• [DATA RECORDS]:
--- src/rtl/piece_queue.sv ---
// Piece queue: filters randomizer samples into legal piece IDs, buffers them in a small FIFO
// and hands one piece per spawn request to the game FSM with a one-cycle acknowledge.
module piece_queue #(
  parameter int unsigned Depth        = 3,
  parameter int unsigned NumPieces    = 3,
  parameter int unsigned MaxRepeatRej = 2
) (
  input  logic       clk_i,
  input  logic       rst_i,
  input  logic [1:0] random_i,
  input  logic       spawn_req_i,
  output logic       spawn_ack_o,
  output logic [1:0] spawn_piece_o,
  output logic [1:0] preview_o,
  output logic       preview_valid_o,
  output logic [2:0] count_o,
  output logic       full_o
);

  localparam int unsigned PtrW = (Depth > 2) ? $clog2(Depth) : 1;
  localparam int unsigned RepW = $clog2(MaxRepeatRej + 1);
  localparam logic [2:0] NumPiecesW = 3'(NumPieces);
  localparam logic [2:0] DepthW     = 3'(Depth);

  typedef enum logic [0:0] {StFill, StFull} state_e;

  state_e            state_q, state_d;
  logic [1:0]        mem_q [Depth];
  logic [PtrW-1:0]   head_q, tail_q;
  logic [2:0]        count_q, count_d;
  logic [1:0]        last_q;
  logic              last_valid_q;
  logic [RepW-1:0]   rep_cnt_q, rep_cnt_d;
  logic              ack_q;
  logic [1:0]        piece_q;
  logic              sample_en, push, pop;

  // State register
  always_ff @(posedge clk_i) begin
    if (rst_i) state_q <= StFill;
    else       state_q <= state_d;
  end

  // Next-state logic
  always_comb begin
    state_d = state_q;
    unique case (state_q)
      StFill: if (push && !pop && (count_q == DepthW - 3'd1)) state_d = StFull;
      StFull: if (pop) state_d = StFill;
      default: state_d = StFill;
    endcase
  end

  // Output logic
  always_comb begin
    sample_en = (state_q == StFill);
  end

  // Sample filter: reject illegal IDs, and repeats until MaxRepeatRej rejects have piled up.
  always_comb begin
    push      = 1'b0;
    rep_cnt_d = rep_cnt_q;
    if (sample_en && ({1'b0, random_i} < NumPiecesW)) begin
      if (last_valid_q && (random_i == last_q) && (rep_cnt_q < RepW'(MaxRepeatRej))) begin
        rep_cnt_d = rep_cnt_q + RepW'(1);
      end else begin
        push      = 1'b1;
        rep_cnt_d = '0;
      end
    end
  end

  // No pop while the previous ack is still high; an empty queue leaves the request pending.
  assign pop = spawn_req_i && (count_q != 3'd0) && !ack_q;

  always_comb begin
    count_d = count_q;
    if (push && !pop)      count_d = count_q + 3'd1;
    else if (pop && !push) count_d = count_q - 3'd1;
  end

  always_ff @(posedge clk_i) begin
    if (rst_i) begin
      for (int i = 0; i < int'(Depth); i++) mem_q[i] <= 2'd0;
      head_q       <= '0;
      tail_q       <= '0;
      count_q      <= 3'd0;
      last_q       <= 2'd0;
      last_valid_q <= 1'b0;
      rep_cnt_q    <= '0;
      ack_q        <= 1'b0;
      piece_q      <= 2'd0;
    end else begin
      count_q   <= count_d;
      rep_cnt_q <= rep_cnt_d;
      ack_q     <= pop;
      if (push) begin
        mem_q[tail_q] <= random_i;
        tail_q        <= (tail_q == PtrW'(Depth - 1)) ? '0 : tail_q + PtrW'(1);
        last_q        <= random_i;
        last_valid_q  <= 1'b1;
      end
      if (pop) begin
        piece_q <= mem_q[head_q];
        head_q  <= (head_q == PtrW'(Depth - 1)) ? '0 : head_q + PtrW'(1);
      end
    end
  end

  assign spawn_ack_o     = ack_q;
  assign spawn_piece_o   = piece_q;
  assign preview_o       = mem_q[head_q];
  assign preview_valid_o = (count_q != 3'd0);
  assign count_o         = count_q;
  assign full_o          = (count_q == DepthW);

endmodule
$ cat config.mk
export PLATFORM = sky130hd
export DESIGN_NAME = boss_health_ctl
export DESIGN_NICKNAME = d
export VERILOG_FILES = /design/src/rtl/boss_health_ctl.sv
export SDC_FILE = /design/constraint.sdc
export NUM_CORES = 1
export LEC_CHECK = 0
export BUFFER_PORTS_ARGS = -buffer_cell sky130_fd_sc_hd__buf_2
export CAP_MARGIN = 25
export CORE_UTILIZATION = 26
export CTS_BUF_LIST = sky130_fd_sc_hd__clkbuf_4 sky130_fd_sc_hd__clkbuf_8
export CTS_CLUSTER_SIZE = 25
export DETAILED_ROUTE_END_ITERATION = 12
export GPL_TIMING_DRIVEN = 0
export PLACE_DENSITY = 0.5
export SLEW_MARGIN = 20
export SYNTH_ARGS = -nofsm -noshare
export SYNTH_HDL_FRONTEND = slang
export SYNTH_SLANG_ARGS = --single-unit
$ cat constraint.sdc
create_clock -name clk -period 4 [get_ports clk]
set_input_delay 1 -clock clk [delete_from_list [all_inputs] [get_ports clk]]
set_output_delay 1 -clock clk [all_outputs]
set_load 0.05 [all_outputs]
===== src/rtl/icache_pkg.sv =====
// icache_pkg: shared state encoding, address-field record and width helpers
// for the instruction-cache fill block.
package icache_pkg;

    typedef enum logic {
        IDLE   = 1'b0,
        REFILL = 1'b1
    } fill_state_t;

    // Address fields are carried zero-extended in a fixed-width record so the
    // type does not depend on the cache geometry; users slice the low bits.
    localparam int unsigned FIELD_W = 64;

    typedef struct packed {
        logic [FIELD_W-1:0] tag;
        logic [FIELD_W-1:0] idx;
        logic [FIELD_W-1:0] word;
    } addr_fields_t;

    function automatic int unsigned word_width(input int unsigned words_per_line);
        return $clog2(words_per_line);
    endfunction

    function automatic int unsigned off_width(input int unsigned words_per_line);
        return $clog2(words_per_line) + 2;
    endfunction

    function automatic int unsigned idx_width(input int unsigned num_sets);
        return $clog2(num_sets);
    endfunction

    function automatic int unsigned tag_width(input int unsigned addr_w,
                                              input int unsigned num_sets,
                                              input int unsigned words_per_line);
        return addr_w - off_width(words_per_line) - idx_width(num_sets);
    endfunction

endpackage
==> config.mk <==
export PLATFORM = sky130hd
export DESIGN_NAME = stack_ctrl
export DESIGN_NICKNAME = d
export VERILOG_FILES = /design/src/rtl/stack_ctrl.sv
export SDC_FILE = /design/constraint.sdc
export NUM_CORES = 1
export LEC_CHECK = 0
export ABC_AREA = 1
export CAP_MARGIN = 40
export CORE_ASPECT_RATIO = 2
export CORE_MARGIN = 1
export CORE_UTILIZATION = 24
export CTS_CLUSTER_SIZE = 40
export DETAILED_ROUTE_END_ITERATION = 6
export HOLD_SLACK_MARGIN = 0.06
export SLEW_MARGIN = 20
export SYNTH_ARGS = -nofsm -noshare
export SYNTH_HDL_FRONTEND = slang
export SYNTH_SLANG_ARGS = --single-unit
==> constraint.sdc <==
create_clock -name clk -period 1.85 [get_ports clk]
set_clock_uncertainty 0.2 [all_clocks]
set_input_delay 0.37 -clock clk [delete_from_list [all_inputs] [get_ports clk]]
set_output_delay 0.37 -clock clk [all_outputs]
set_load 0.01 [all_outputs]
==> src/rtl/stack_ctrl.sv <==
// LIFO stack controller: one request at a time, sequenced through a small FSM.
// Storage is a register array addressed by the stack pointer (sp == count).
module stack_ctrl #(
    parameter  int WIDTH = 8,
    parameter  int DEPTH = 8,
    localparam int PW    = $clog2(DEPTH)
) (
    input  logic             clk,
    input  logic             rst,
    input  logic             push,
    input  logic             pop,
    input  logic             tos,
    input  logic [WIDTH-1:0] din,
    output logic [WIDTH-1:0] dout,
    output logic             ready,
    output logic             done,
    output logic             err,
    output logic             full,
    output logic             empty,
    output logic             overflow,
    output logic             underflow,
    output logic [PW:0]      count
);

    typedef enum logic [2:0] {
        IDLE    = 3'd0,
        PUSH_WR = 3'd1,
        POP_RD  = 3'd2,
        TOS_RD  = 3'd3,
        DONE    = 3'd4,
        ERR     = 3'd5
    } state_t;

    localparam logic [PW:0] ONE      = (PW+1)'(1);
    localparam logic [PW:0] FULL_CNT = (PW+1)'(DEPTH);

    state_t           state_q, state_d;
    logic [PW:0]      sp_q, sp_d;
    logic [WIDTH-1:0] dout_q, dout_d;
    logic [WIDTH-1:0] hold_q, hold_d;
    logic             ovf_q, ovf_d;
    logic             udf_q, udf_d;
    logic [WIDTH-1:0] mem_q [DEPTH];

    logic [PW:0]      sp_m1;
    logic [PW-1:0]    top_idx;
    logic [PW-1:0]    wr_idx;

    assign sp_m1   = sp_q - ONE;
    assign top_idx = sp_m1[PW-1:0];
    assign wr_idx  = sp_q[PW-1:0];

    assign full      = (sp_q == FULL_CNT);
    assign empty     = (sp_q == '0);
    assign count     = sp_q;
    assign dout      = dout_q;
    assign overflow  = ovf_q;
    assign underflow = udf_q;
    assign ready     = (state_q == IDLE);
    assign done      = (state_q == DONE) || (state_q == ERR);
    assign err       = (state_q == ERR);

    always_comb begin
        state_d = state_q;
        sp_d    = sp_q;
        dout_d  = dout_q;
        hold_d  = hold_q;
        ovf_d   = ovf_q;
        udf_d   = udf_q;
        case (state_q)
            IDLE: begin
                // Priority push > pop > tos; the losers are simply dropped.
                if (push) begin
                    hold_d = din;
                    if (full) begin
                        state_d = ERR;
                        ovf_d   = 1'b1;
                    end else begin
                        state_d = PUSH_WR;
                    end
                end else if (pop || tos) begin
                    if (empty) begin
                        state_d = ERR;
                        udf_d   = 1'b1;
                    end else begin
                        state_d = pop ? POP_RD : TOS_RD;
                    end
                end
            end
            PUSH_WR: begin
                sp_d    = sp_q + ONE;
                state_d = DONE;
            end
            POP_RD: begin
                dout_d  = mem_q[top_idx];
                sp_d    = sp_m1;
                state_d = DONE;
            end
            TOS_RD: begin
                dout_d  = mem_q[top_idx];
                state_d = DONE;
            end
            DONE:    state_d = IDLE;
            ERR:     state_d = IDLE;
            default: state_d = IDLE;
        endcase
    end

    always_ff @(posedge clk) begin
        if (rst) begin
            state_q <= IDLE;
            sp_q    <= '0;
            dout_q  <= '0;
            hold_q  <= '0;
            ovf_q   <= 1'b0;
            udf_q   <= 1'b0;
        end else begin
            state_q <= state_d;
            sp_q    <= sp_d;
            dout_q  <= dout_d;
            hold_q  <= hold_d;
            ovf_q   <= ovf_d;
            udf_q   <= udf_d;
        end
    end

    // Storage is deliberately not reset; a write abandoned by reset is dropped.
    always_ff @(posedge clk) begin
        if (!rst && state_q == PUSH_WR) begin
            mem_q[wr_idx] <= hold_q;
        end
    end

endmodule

• [EXERCISE REQUIREMENTS]: Could you please copy the lines above exactly, beginning at the first and ending at the line that contains "localparam logic [2:0] DepthW"?

• [SOLUTION FOR THIS TASK]:
--- src/rtl/piece_queue.sv ---
// Piece queue: filters randomizer samples into legal piece IDs, buffers them in a small FIFO
// and hands one piece per spawn request to the game FSM with a one-cycle acknowledge.
module piece_queue #(
  parameter int unsigned Depth        = 3,
  parameter int unsigned NumPieces    = 3,
  parameter int unsigned MaxRepeatRej = 2
) (
  input  logic       clk_i,
  input  logic       rst_i,
  input  logic [1:0] random_i,
  input  logic       spawn_req_i,
  output logic       spawn_ack_o,
  output logic [1:0] spawn_piece_o,
  output logic [1:0] preview_o,
  output logic       preview_valid_o,
  output logic [2:0] count_o,
  output logic       full_o
);

  localparam int unsigned PtrW = (Depth > 2) ? $clog2(Depth) : 1;
  localparam int unsigned RepW = $clog2(MaxRepeatRej + 1);
  localparam logic [2:0] NumPiecesW = 3'(NumPieces);
  localparam logic [2:0] DepthW     = 3'(Depth);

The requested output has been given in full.